-- Exercise description --
Could you count the lines in the entries beneath that hold the word "wakes"? Respond with the number alone.

-- Information given --
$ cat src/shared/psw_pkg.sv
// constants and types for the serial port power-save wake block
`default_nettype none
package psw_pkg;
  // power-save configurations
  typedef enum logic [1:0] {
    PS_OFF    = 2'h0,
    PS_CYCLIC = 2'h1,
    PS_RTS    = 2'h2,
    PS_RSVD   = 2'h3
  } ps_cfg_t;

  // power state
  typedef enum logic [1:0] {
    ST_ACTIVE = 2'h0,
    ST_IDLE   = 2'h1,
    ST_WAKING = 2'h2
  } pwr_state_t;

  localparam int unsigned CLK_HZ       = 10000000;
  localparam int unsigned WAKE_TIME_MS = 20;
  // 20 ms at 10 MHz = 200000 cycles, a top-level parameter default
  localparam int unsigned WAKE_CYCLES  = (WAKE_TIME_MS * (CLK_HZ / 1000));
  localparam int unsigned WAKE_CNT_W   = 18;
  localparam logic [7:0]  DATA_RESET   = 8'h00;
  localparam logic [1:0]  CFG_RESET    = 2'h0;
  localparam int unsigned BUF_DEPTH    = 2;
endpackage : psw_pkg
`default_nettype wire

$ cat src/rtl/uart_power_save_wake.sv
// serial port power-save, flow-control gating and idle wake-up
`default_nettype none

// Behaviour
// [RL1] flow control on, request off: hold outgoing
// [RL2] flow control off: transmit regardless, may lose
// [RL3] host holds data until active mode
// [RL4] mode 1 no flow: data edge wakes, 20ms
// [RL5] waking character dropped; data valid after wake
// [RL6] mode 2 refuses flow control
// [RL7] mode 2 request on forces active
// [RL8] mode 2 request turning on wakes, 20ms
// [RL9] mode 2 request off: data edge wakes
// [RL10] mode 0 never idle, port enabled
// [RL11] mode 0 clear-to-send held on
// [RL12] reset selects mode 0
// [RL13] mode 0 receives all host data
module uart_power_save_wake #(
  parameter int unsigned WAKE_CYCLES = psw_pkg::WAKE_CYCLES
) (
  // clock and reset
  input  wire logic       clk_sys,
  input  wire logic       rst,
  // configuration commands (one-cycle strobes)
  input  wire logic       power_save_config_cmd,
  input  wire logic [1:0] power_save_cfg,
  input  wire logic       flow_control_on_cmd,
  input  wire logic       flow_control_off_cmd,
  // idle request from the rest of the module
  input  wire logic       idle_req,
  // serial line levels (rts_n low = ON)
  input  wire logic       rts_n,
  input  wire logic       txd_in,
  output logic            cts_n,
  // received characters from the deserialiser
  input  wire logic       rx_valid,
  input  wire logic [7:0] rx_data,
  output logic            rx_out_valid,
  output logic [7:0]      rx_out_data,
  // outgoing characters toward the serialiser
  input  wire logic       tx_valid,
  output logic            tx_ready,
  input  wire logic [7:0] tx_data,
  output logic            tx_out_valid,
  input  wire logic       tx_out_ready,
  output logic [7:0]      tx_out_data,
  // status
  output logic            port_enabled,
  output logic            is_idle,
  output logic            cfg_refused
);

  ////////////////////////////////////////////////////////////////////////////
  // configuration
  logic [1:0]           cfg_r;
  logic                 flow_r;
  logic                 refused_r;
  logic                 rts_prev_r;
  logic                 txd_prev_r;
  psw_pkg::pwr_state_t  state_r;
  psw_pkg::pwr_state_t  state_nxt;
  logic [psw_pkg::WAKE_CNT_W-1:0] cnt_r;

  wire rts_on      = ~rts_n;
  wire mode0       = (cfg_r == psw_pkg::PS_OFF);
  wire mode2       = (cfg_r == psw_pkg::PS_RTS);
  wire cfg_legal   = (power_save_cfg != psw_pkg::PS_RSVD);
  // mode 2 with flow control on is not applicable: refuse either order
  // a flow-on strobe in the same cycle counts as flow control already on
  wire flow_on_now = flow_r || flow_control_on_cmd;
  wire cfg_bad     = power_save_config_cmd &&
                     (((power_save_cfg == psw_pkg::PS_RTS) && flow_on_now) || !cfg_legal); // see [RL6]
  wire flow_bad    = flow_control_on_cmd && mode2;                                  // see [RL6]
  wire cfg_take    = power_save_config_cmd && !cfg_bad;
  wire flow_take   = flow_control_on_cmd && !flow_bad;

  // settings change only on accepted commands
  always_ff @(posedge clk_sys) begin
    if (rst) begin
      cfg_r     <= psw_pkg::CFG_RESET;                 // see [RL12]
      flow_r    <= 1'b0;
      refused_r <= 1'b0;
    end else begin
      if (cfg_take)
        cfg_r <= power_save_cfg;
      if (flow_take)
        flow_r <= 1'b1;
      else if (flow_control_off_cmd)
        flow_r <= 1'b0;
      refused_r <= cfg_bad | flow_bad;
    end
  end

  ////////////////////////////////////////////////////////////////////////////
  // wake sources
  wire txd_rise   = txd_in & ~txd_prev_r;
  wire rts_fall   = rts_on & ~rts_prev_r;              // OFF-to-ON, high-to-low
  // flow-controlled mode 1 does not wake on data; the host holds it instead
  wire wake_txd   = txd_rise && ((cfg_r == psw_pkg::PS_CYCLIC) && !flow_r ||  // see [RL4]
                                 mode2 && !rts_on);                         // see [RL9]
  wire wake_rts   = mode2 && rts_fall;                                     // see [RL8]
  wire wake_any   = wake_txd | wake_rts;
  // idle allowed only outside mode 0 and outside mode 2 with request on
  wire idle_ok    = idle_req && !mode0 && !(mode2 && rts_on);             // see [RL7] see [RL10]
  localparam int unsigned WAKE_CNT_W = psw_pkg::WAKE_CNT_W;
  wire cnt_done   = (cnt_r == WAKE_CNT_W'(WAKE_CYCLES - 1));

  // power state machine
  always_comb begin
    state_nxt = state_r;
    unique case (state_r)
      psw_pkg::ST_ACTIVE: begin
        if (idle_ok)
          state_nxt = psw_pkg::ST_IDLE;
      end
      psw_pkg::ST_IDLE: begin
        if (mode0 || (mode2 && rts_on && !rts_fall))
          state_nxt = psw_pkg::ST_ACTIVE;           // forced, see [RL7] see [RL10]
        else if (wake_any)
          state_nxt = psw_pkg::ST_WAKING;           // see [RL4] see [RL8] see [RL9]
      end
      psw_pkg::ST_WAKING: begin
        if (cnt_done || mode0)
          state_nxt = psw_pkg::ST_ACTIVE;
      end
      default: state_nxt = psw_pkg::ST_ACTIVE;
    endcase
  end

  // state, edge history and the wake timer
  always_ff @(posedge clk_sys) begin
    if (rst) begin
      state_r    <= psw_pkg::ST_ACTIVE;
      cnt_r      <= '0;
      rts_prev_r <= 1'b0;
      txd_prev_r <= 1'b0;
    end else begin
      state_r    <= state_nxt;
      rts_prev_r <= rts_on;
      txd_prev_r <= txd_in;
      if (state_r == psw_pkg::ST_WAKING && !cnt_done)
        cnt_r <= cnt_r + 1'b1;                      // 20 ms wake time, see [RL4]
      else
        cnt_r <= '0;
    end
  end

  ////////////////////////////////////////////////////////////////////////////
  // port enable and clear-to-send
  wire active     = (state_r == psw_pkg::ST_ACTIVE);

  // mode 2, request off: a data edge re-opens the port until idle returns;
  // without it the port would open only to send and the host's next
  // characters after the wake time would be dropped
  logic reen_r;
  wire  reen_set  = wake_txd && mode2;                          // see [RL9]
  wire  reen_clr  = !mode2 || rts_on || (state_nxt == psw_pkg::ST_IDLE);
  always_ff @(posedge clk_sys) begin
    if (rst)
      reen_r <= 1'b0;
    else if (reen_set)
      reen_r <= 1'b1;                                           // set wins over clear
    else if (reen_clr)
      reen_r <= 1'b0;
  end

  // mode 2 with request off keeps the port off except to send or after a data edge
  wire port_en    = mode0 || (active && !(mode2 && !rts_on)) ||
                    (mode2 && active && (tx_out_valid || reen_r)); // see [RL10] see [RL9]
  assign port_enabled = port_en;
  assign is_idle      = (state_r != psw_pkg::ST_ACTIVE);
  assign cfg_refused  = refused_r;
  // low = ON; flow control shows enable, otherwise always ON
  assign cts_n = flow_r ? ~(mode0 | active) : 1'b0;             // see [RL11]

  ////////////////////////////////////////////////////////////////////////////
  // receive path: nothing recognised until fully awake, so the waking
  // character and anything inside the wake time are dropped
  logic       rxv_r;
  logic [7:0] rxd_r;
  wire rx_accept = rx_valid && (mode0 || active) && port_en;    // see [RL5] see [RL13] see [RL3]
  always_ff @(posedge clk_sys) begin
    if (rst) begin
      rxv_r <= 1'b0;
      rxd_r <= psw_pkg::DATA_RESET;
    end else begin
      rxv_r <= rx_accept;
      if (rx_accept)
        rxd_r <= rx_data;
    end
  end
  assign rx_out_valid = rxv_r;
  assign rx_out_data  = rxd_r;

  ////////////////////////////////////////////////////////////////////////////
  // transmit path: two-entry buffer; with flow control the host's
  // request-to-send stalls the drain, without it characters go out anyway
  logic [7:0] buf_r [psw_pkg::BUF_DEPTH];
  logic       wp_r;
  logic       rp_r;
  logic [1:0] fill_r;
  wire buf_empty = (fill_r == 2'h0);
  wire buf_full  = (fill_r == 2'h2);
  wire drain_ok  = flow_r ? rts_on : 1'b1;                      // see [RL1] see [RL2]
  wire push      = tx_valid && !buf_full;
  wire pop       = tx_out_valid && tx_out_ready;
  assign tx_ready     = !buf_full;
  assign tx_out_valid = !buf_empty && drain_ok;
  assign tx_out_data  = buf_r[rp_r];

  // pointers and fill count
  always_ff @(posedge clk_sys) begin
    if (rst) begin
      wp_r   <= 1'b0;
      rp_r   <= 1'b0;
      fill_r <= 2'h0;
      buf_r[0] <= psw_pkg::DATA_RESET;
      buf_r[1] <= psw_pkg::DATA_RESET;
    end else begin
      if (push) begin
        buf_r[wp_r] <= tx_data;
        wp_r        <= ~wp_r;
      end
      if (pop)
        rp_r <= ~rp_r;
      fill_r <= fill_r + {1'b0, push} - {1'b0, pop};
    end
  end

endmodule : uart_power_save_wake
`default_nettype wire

-- Solution for this exercise --
3